INFORMATION SHOWN:
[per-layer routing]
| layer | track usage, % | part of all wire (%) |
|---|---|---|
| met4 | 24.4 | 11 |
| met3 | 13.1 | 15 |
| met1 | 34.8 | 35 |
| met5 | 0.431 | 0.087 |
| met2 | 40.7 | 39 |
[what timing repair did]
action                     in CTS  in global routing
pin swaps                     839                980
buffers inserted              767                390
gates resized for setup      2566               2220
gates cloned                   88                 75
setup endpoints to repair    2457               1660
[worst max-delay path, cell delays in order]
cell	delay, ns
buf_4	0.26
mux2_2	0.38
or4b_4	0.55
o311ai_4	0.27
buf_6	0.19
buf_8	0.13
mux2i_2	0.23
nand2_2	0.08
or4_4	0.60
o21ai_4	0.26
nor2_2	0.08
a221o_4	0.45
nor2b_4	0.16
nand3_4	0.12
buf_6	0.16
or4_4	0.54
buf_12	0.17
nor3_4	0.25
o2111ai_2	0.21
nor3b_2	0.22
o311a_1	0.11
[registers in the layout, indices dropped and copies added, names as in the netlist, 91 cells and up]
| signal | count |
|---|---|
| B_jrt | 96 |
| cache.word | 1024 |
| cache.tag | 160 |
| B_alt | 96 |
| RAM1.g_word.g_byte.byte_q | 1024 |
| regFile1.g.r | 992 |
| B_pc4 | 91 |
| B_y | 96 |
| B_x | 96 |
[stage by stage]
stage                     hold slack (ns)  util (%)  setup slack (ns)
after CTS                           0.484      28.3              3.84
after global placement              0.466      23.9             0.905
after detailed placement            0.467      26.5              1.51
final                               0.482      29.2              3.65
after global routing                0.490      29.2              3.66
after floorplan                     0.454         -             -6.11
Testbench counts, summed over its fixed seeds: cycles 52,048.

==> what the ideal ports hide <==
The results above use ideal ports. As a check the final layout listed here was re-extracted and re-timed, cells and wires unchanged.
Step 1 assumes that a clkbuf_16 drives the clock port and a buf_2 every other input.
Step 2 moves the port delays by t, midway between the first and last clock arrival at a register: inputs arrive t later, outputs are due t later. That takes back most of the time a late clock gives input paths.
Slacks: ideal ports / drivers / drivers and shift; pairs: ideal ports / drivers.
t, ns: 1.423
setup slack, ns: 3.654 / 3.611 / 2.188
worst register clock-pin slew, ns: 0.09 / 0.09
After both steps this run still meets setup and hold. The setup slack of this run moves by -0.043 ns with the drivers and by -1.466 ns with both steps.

WORK TO BE COMPLETED: Look above for the line holding "[stage by stage]" and the line holding "after global routing". Retype both, and every line between them, word for word and nothing else.

RESULT OF THE TASK:
[stage by stage]
stage                     hold slack (ns)  util (%)  setup slack (ns)
after CTS                           0.484      28.3              3.84
after global placement              0.466      23.9             0.905
after detailed placement            0.467      26.5              1.51
final                               0.482      29.2              3.65
after global routing                0.490      29.2              3.66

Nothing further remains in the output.